Seventeen months ago Sage Volkman's life descended into nightmare. Caught in a fire in her family's camper, she suffered third-and fourth-degree burns over half her body, lost her nose, her eyelids, her left ear and both her hands. Extensive skin grafts helped piece her back together, and further operations should provide additional restoration.
Her ordeal puts the mundane woes of others in perspective, to be sure. Yet what is most remarkable about this intelligent, green-eyed first grader is the perspective she has somehow acquired about herself. Far from being a bleak cautionary tale, Sage's story is a testament to the resilience of the human spirit. "When I think about being burned, I feel sad," Sage says simply. "The sad part is that I got burned, and my dad got burned. But I'm happy that I can walk now. I can walk because I practiced and practiced, and then one day I thought I could do it, and it happened."
On the morning of that other, blacker day back in October 1986, Michael Volkman had risen early to fish with his son, Avery, now 9, while Sage slept late in the family camper. Volkman, 42, a tree planter for the Southwestern Forestry Workers Co-Op in Placitas, N.Mex., was taking a few days off to camp with his children at Bluewater Lake near the town of Grants; his wife, Denise, 41, was kept at home in Placitas by her kindergarten teaching job. At 6:30 a.m., not five minutes after checking in on his sleepy daughter, Volkman, then trout fishing, noticed a thin curl of smoke rising above the trees in the vicinity of his campsite. He and Avery rushed back to find their camper engulfed in flames.
Michael kicked open the door and dashed into the blaze to save his daughter. Choking on smoke, he scooped up Sage along with her melting sleeping bag and emerged seconds before the camper exploded.
Michael's hands and eyelids were charred in the blaze, which firemen later determined was caused by a spark from the camper's wood stove. Sage lay on the ground, limp and apparently lifeless. His heart in his throat, Michael pumped on her tiny chest—so forcefully that he broke a rib—until she was breathing again. By then, a nearby fisherman who had heard the explosion arrived at the scene. He drove the three Volkmans to a Ranger station to call for an ambulance.
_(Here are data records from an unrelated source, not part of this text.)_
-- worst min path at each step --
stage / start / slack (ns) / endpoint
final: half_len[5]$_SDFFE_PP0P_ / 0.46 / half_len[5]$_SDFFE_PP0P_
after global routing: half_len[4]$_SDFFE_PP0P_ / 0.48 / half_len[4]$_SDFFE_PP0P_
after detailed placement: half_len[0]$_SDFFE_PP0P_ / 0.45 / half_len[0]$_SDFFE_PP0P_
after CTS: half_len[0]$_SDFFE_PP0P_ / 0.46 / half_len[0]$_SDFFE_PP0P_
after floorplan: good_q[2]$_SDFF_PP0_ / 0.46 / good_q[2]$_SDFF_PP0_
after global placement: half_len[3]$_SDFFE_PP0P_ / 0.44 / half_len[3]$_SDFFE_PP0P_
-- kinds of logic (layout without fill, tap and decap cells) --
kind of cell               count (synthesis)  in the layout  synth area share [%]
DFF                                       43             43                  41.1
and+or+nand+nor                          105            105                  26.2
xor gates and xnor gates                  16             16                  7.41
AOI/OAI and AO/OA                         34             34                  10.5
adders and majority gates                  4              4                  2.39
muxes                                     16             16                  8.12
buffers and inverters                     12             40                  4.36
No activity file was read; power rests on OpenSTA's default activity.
Later, Sage was flown by helicopter to the University of New Mexico Hospital's burn center 60 miles away.
Denise Volkman, who was in her classroom that day, heard the terrifying news by phone from a Bernalillo deputy sheriff and hurried to her daughter's side. "When I first saw Sage," she remembers, "I would not have known that was my child if they hadn't told me." In the agonizing days that followed, Denise began a letter she prayed Sage would survive to read:
I love you Sage so very much, please hang in there with us. Six days have gone by since the accident—the fire. This is the first day I have been able to write about you or what has happened. I, as your mother, am doing this for you because it is my legacy to you. You will be forever changed by what has happened and have a right to know about this time in your life when your energy is being used to help heal your body and you are in a doorway to a dream. I will give this to you when you are ready, when you ask to know how it was.
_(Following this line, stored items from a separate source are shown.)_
File: config.mk
export PLATFORM = sky130hd
export DESIGN_NAME = fetch_stage_flat
export DESIGN_NICKNAME = d
export VERILOG_FILES = /design/src/rtl/fetch_stage_pkg.sv /design/src/rtl/fetch_stage_if.sv /design/src/rtl/fetch_queue.sv /design/src/rtl/fetch_stage.sv /design/src/flat_wrapper.sv
export SDC_FILE = /design/constraint.sdc
export NUM_CORES = 1
export LEC_CHECK = 0
export CAP_MARGIN = 30
export CORE_MARGIN = 4
export CORE_UTILIZATION = 50
export DETAILED_ROUTE_END_ITERATION = 8
export PLACE_DENSITY = 0.84
export RECOVER_POWER = 50
export REMOVE_ABC_BUFFERS = 1
export SLEW_MARGIN = 15
export SYNTH_ARGS = -nofsm -noshare
export SYNTH_HDL_FRONTEND = slang
export SYNTH_SLANG_ARGS = --single-unit
File: constraint.sdc
create_clock -name clk -period 5.8 [get_ports clk]
set_clock_uncertainty 0.1 [all_clocks]
set_input_delay 1.16 -clock clk [delete_from_list [all_inputs] [get_ports clk]]
set_output_delay 1.16 -clock clk [all_outputs]
set_load 0.01 [all_outputs]
File: src/rtl/fetch_stage_pkg.sv
// Shared core definitions for the instruction-fetch stage: word width, NOP
// encoding, reset vector and the fetch-queue entry layout.
package fetch_stage_pkg;

  localparam int XLEN = 32;
  localparam logic [XLEN-1:0] INSTR_NOP        = 32'h0000_0013;  // addi x0,x0,0
  localparam logic [XLEN-1:0] RESET_PC_DEFAULT = 32'h0000_0000;

  typedef struct packed {
    logic [XLEN-1:0] pc;
    logic [XLEN-1:0] data;
    logic            filled;
  } fq_entry_t;

endpackage

File: src/rtl/fetch_stage_if.sv
// Instruction-memory port: valid/ready request channel plus in-order,
// always-accepted response channel.
interface fetch_stage_if;
  import fetch_stage_pkg::*;

  logic            imem_req_valid;
  logic            imem_req_ready;
  logic [XLEN-1:0] imem_addr;
  logic            imem_resp_valid;
  logic [XLEN-1:0] imem_resp_data;

  modport master (
    output imem_req_valid, imem_addr,
    input  imem_req_ready, imem_resp_valid, imem_resp_data
  );

  modport slave (
    input  imem_req_valid, imem_addr,
    output imem_req_ready, imem_resp_valid, imem_resp_data
  );
endinterface

File: src/rtl/fetch_queue.sv
// In-order fetch buffer: entries are allocated at the tail, filled oldest
// unfilled first and popped from the head; flush frees everything at once.
module fetch_queue
  import fetch_stage_pkg::*;
#(
  parameter int DEPTH = 2
) (
  input  logic                   clk,
  input  logic                   reset,
  input  logic                   flush,
  input  logic                   alloc,
  input  logic [XLEN-1:0]        alloc_pc,
  input  logic                   fill,
  input  logic [XLEN-1:0]        fill_data,
  input  logic                   pop,
  output logic [$clog2(DEPTH):0] count,
  output fq_entry_t              head,
  output logic                   has_unfilled,
  output logic [$clog2(DEPTH):0] unfilled_cnt
);

  localparam int PW = $clog2(DEPTH);
  localparam int CW = PW + 1;

  logic [XLEN-1:0] pc_q   [DEPTH];
  logic [XLEN-1:0] data_q [DEPTH];
  logic [DEPTH-1:0] filled_q;
  logic [PW-1:0]   head_ptr;
  logic [PW-1:0]   tail_ptr;
  logic [PW-1:0]   fill_ptr;
  logic            fill_ok;

  assign has_unfilled = (unfilled_cnt != '0);
  assign fill_ok      = fill && has_unfilled;
  // Unfilled entries are always the youngest ones, so the oldest sits just
  // behind the tail; a full count truncates to 0 and lands on the head.
  assign fill_ptr     = tail_ptr - PW'(unfilled_cnt);

  // NOTE: sequential state uses non-blocking assignments so every reader sees pre-edge values.
  always_ff @(posedge clk or posedge reset) begin
    if (reset) begin
      head_ptr     <= '0;
      tail_ptr     <= '0;
      count        <= '0;
      unfilled_cnt <= '0;
      filled_q     <= '0;
    end else if (flush) begin
      head_ptr     <= '0;
      tail_ptr     <= '0;
      count        <= '0;
      unfilled_cnt <= '0;
      filled_q     <= '0;
    end else begin
      if (alloc) begin
        filled_q[tail_ptr] <= 1'b0;
        tail_ptr           <= tail_ptr + PW'(1);
      end
      if (fill_ok) filled_q[fill_ptr] <= 1'b1;
      if (pop) begin
        filled_q[head_ptr] <= 1'b0;
        head_ptr           <= head_ptr + PW'(1);
      end
      count        <= count + CW'(alloc) - CW'(pop);
      unfilled_cnt <= unfilled_cnt + CW'(alloc) - CW'(fill_ok);
    end
  end

  // NOTE: payload arrays are not reset; count and filled bits alone decide validity.
  always_ff @(posedge clk) begin
    if (alloc)   pc_q[tail_ptr]   <= alloc_pc;
    if (fill_ok) data_q[fill_ptr] <= fill_data;
  end

  assign head = '{pc:     pc_q[head_ptr],
                  data:   data_q[head_ptr],
                  filled: filled_q[head_ptr] && (count != '0)};

endmodule

File: src/rtl/fetch_stage.sv
// RISC-V instruction-fetch stage: PC register, request gating, wrong-path
// response dropping and the hand-off of the queue head to pipeline_registers.
module fetch_stage
  import fetch_stage_pkg::*;
#(
  parameter logic [XLEN-1:0] RESET_PC  = RESET_PC_DEFAULT,
  parameter int              DEPTH     = 2,
  parameter logic [XLEN-1:0] NOP_INSTR = INSTR_NOP
) (
  input  logic             clk,
  input  logic             reset,
  input  logic             stall,
  input  logic             redirect,
  input  logic [XLEN-1:0]  redirect_pc,
  fetch_stage_if.master    imem,
  output logic [XLEN-1:0]  if_pc,
  output logic [XLEN-1:0]  if_instruction,
  output logic             if_valid
);

  localparam int CW = $clog2(DEPTH) + 1;

  logic [XLEN-1:0] pc;
  logic [CW-1:0]   drop_cnt;
  logic [CW-1:0]   q_count;
  logic [CW-1:0]   q_unfilled;
  logic            q_has_unfilled;
  fq_entry_t       q_head;
  logic            accept;
  logic            resp_drop;
  logic            resp_fill;
  logic            resp_consumed;
  logic            pop;

  assign imem.imem_req_valid = !reset && !redirect && (q_count < CW'(DEPTH));
  assign imem.imem_addr      = pc;
  assign accept              = imem.imem_req_valid && imem.imem_req_ready;

  assign resp_drop     = imem.imem_resp_valid && (drop_cnt != '0);
  assign resp_fill     = imem.imem_resp_valid && (drop_cnt == '0) && !redirect;
  // A response in the redirect cycle retires one outstanding request whether it
  // would have been dropped or would have filled an entry that is now flushed.
  assign resp_consumed = imem.imem_resp_valid && ((drop_cnt != '0) || q_has_unfilled);

  assign if_valid       = q_head.filled;
  assign if_pc          = if_valid ? q_head.pc   : '0;
  assign if_instruction = if_valid ? q_head.data : NOP_INSTR;
  assign pop            = if_valid && !stall && !redirect;

  fetch_queue #(.DEPTH(DEPTH)) u_queue (
    .clk          (clk),
    .reset        (reset),
    .flush        (redirect),
    .alloc        (accept),
    .alloc_pc     (pc),
    .fill         (resp_fill),
    .fill_data    (imem.imem_resp_data),
    .pop          (pop),
    .count        (q_count),
    .head         (q_head),
    .has_unfilled (q_has_unfilled),
    .unfilled_cnt (q_unfilled)
  );

  always_ff @(posedge clk or posedge reset) begin
    if (reset)         pc <= RESET_PC;
    else if (redirect) pc <= redirect_pc;
    else if (accept)   pc <= pc + 32'd4;
  end

  always_ff @(posedge clk or posedge reset) begin
    if (reset)          drop_cnt <= '0;
    else if (redirect)  drop_cnt <= drop_cnt + q_unfilled - CW'(resp_consumed);
    else if (resp_drop) drop_cnt <= drop_cnt - CW'(1);
  end

  always @(posedge clk) begin
    if (!reset) begin
      resp_has_target: assert (!imem.imem_resp_valid || (drop_cnt != '0) || q_has_unfilled)
        else $error("fetch_stage: instruction response with no outstanding request");
    end
  end

endmodule
File: src/flat_wrapper.sv
// flat-port wrapper written by rule: the top's interface ports become plain ports
module fetch_stage_flat import fetch_stage_pkg::*;
#(
  parameter logic [XLEN-1:0] RESET_PC  = RESET_PC_DEFAULT,
  parameter int              DEPTH     = 2,
  parameter logic [XLEN-1:0] NOP_INSTR = INSTR_NOP
)
  (clk, reset, stall, redirect, redirect_pc, if_pc, if_instruction, if_valid, imem_imem_req_valid, imem_imem_addr, imem_imem_req_ready, imem_imem_resp_valid, imem_imem_resp_data);
  fetch_stage_if imem_i ();
  input  logic clk;
  input  logic reset;
  input  logic stall;
  input  logic redirect;
  input  logic [XLEN-1:0] redirect_pc;
  output logic [XLEN-1:0] if_pc;
  output logic [XLEN-1:0] if_instruction;
  output logic if_valid;
  output wire logic [$bits(imem_i.imem_req_valid)-1:0] imem_imem_req_valid;
  output wire logic [$bits(imem_i.imem_addr)-1:0] imem_imem_addr;
  input wire logic [$bits(imem_i.imem_req_ready)-1:0] imem_imem_req_ready;
  input wire logic [$bits(imem_i.imem_resp_valid)-1:0] imem_imem_resp_valid;
  input wire logic [$bits(imem_i.imem_resp_data)-1:0] imem_imem_resp_data;
  assign imem_imem_req_valid = imem_i.imem_req_valid;
  assign imem_imem_addr = imem_i.imem_addr;
  assign imem_i.imem_req_ready = imem_imem_req_ready;
  assign imem_i.imem_resp_valid = imem_imem_resp_valid;
  assign imem_i.imem_resp_data = imem_imem_resp_data;
  fetch_stage #(.RESET_PC(RESET_PC), .DEPTH(DEPTH), .NOP_INSTR(NOP_INSTR)) u_core (.clk(clk), .reset(reset), .stall(stall), .redirect(redirect), .redirect_pc(redirect_pc), .imem(imem_i), .if_pc(if_pc), .if_instruction(if_instruction), .if_valid(if_valid));
endmodule
==> results of run 1 <==
[through the flow]
| step | power (mW) | hold WS, ns |
|---|---|---|
| after detailed placement | 1.701 | 0.4113 |
| after global routing | 2.935 | 0.4385 |
| after floorplan | 1.550 | 0.4173 |
| after global placement | 1.681 | 0.3838 |
| after CTS | 2.856 | 0.4252 |
| final | 2.832 | 0.4033 |
[how the worst min path moves through the flow]
stage / to / slack [ns] / depth (start not counted)
floorplan: u_core.u_queue.filled_q[0] / 0.42 / 2
global placement: u_core.u_queue.pc_q[1][0] / 0.38 / 0
detailed placement: u_core.u_queue.pc_q[1][0] / 0.41 / 0
CTS: u_core.u_queue.pc_q[1][0] / 0.43 / 0
global route: u_core.u_queue.pc_q[1][0] / 0.44 / 0
finish: u_core.u_queue.pc_q[1][0] / 0.40 / 0
[Yosys cell counts, types with 3 or more instances]
library cell,number,area share
sky130_fd_sc_hd__o211ai_1,4,0.0041
sky130_fd_sc_hd__o21ai_0,13,0.0090
sky130_fd_sc_hd__inv_1,14,0.0072
sky130_fd_sc_hd__mux2_2,3,0.0047
sky130_fd_sc_hd__nor4_1,3,0.0026
sky130_fd_sc_hd__ha_1,8,0.014
sky130_fd_sc_hd__and3_1,5,0.0043
sky130_fd_sc_hd__o31ai_1,12,0.012
sky130_fd_sc_hd__dfrtp_1,42,0.14
sky130_fd_sc_hd__buf_1,5,0.0026
sky130_fd_sc_hd__nand3_1,14,0.0097
sky130_fd_sc_hd__mux2i_1,66,0.091
sky130_fd_sc_hd__a31oi_1,12,0.010
sky130_fd_sc_hd__nand4_1,10,0.0086
sky130_fd_sc_hd__xnor2_1,15,0.018
sky130_fd_sc_hd__or3_1,6,0.0052
sky130_fd_sc_hd__xor2_1,6,0.0072
sky130_fd_sc_hd__buf_2,4,0.0028
sky130_fd_sc_hd__or4_1,18,0.019
sky130_fd_sc_hd__clkbuf_1,21,0.011
sky130_fd_sc_hd__edfxtp_1,128,0.53
sky130_fd_sc_hd__nand2_1,34,0.018
sky130_fd_sc_hd__nor3_1,6,0.0041
sky130_fd_sc_hd__o311ai_0,4,0.0048
sky130_fd_sc_hd__nor2_1,82,0.042
[power by group]
part           internal (mW)  switching (mW)  total [mW]
clock                  0.714           0.446        1.16
combinational          0.130           0.123       0.253
sequential              1.36          0.0547        1.42
total                   2.21           0.623        2.83
[area by class of cell]
class	count	share of cell area
Tap cell	180	0.02307
Inverter	15	0.005766
Clock buffer	18	0.04395
Sequential cell	170	0.5017
Multi-Input combinational cell	334	0.2248
Timing Repair Buffer	177	0.1822
Antenna cell	1	0.0002563
Clock inverter	14	0.01832
[sequential cells by signal, indices dropped and copies added, names as in the netlist]
register	flops
u_core.u_queue.filled_q	2
u_core.imem.imem_addr	32
u_core.drop_cnt	2
u_core.u_queue.pc_q	64
u_core.u_queue.head_ptr	1
u_core.u_queue.tail_ptr	1
u_core.u_queue.unfilled_cnt	2
u_core.u_queue.data_q	64
u_core.u_queue.count	2
[layer usage]
layer | vias to the layer above | GRT usage
met2 | 210 | 0.3439
met4 | 0 | 0.07366
met3 | 21 | 0.06061
li1 | 2360 | -
met1 | 2483 | 0.2596
met5 | - | 0
[worst reg2reg max path, stage by stage (launching register included)]
cell and delay (ns):
sky130_fd_sc_hd__dfrtp_1 0.43, sky130_fd_sc_hd__nor3b_1 0.23, sky130_fd_sc_hd__buf_4 0.21, sky130_fd_sc_hd__nand2_1 0.13, sky130_fd_sc_hd__nor2_1 0.99, sky130_fd_sc_hd__buf_16 0.26
[cells by family (layout without fill, tap and decap cells)]
group / after synthesis / count (layout)
mux: 69 / 69
xor+xnor: 21 / 21
compound gates: 51 / 51
simple gates: 185 / 185
flops: 170 / 170
buf+inv: 45 / 224
fa+ha+maj: 8 / 8
other cells: 0 / 1
==> summary.txt, run 1 <==
Routing
  • Amount of wire on met2 after detailed routing: about 8.2 mm
  • First-pass detailed-route iteration total: 6
  • Count of unresolved DRC violations after routing: 0
  • Routed wirelength normalized by instance count: roughly 18 µm
  • Vias after detailed routing: ~5100
  • Routed length on met3: 1.339 mm
  • Initial drt markers: roughly 460
  • Max Used Layer: met4
  • Vias per cell: between 5 and 6
  • Final wirelength: 16.78 mm
  • Sum of routed wire segments on met1: between 6 and 7 mm
  • Post-route ant nets: 0

Critical path
  • Kind of start point of the critical path: input pin
  • Critical Setup Path Class: input pin to flop
  • Endpoint of the most critical setup path: u_core.u_queue.filled_q[1]
  • List of cells traversed by the critical path: dlygate4sd3_1, clkbuf_1, clkinv_1, and3_2, o21ba_2, a211oi_1
  • Slowest-stage cell, CP: sky130_fd_sc_hd__clkbuf_1
  • Data required time of the worst path: around 6.0 ns
  • Kind of cell adding the most delay to the critical path: buffers and inverters
  • Critical path arrival: 4.80 ns
  • Number of cell instances on the worst register-to-register path: 5
  • RR Endpoint: u_core.u_queue.pc_q[0][15]
  • Count of buffering cells on the critical path with inverters included: 3
  • Type of destination of the critical path: flop
  • Start point of the critical path: redirect
  • Crit path largest cell delay: around 1.4 ns
  • Reg-to-reg slack, setup: 3.15 ns
  • CP max FO: 46
  • Depth of the critical timing path with buffers and inverters included: 6
  • Reg2reg start: u_core.u_queue.count[1]

Status
  • Outcome: complete, but fails checks
  • Violated checks: max-capacitance violations, max-slew violations

STA
  • Fraction of the cycle the final worst path needs: 0.7928
  • Highest attainable clock frequency: between 200 and 250 MHz
  • Setup ws final: between 1 and 1.5 ns
  • RSZ-0062 raised after global routing: false
  • Number of slew-limit violations in the final report: 80
  • Setup TNS: 0 ns
  • Setup-failing EPs final: 0
  • Hold Violations, Final: 0
  • Transition time at the pin with the least slew margin: 1.961 ns
  • Relative slew slack: -0.3076
  • Final critical path time including I/O delays and setup: roughly 4.6 ns

Layout
  • Filler Cells Inserted: between 900 and 1000
  • Number of standard cells in the final layout excluding fillers: 909
  • Most common cell after layout, fill and taps aside: sky130_fd_sc_hd__edfxtp_1
  • Net count of the finished layout: between 700 and 800
  • Most frequent cells in the layout: 128 x sky130_fd_sc_hd__edfxtp_1, 112 x sky130_fd_sc_hd__clkdlybuf4s50_1, 82 x sky130_fd_sc_hd__nor2_1
  • Area growth syn-to-layout: 34.57%
  • Share of post-route cells with drive strength above 1: 0.06044
  • Sequential cell area: roughly 4900 µm²
  • Post-route cell area: ~9800 µm²
  • Fraction of the core area covered by cells at the end of the flow: 0.6954
  • Area occupied by multi-input gates: between 2000 and 2500 µm²

Worst hold path
  • Startpoint of the most critical hold path: u_core.imem.imem_addr[0]
  • Worst hold path class: flop to flop

Clock network
  • H-Tree Depth: 4
  • Clock latency at the later pin of the worst-skew pair: around 0.42 ns
  • Total of hold buffers inserted after clock tree synthesis: 0
  • Reg clk slew, reported paths: around 0.060 ns
  • Setup Fix Bufs, Post-CTS: 0
  • CTS tree: yes
  • Root buffer cell: sky130_fd_sc_hd__clkbuf_16
  • Largest buffer count on any clock path: 2
  • Total CTS buffers: 17
  • Sinks on the clock net: 170
  • Resized cells post-CTS: 0

Yosys
  • Largest family of logic cells by synthesized area: simple AND/OR/NAND/NOR gates
  • Mux share of post-synthesis cell area: 0.09571
  • Basic-gate share of the synthesized area counting and, or, nand and nor cells: 0.1200
  • Xor and xnor fraction of the mapped netlist area: 0.02535
  • Post-synthesis average cell area: ~13 µm²
  • Synth Cell Area: ~7300 µm²
  • Number of distinct standard cells referenced by the synthesized netlist: 36
  • Number of enable flip-flop cells after synthesis: around 130
  • Yosys warns: 0
  • Proportion of synthesized chip area in sequential cells: 0.6746
  • Share of flip-flops with an asynchronous set or reset: 0.2471
  • Post-Synthesis Cells: ~550
  • Post-synthesis adder-cell area fraction: 0.01380
  • Synthesized flop and latch total: 170
  • Compound-gate portion of the synthesized area: 0.04656
  • Primary flip-flop cell chosen by synthesis mapping: sky130_fd_sc_hd__edfxtp_1

Placed design
  • Worst slack at placement: around 2 ns
  • Area post-placement: 9134 µm²
  • Final estimated routing congestion in global placement: roughly 0.8
  • Post-Place Cells: ~870
  • Number of port buffers: between 150 and 200
  • HPWL after detailed placement: 11.15 mm

GRT
  • Initial antenna violation count: 0
  • Gr ovfl total: 0
  • Global-route wire length before repair: 26.38 mm
  • Vias in the first global route: roughly 5200
  • Combined global-route utilization of all metal layers: 0.2069
  • Largest net degree at the start of global routing: about 50

Die
  • Floorplan row count: 43
  • Area of the placeable core: approximately 14000 µm²
  • Initial core utilization: 0.5167
  • Horiz. Die Dim: 128.5 µm
  • Die H: roughly 130 µm
  • I/O pin cnt: roughly 170
  • Die outline area: approximately 17000 µm²

Job
  • Max-capacitance violation count: 2

Power and ir drop
  • Worst vdd ir: a little over 200 µV
  • Static Leak: 3.322 nW
  • P per Cell Area: 290.0 nW/µm²
(Power assumes the default switching activity.)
Sage's hospitalization lasted two months. Near death initially, she rallied enough to receive the first of eight skin grafts three days after her arrival, then nearly succumbed to pneumonia. At the Shriners Burns Institute in Galveston, Texas, where Sage was transferred in November, she grew accustomed to the frequent dressing changes and hot baths necessary to prevent infection, though each was so painful it was preceded by a shot of morphine. As she healed, Sage watched the patients around her and learned to hope. "I knew a kid at Shriners that got burned really bad," she remembers. "But then he walked across the hall."
Michael and Denise stayed with their daughter morning and night, their own pain eased somewhat by friends who visited regularly and by letters and prayers from members of their Mormon church. Money, at least, was not an immediate worry. The Shriners Institute had volunteered to pay the majority of Sage's medical expenses until her 18th birthday—a promise bound to cost more than $1 million. Almost immediately, contributions began pouring in from strangers as far away as Wisconsin and Florida, so her parents set up a Sage Volkman Fund.
A wondrous thing happened—we, you and me and Avery and Michael—started getting support from strangers and friends. Sage, I can't tell you how many, many, many people started to come to the hospital and help. Help by praying, sending energy and support, helping me do the mundane.... It was overwhelming to me everything that happened. Why you sweet girl? I love you so.
As the weeks passed, Michael and Denise grew accustomed to the sight of their daughter's ravaged face. "We mourned the death of the Sage we knew and accepted the new Sage," says Michael.
Avery too was adjusting. "I cried and cried," Sage's brother admits. "I got over it by knowing that she would always be the same person." Sage did not see her new reflection until she was released from the hospital two months after the accident. Denise, whispering words of support, held her up to a mirror. "You're looking great, Sage," she said. "When I first saw you, you looked like a pumpkin." She paused. "You know, you don't have a nose." Without flinching, Sage studied the girl in the glass. "Yeah, I guess you're right; I don't have a nose," she replied. "I don't have an ear either. Oh, well."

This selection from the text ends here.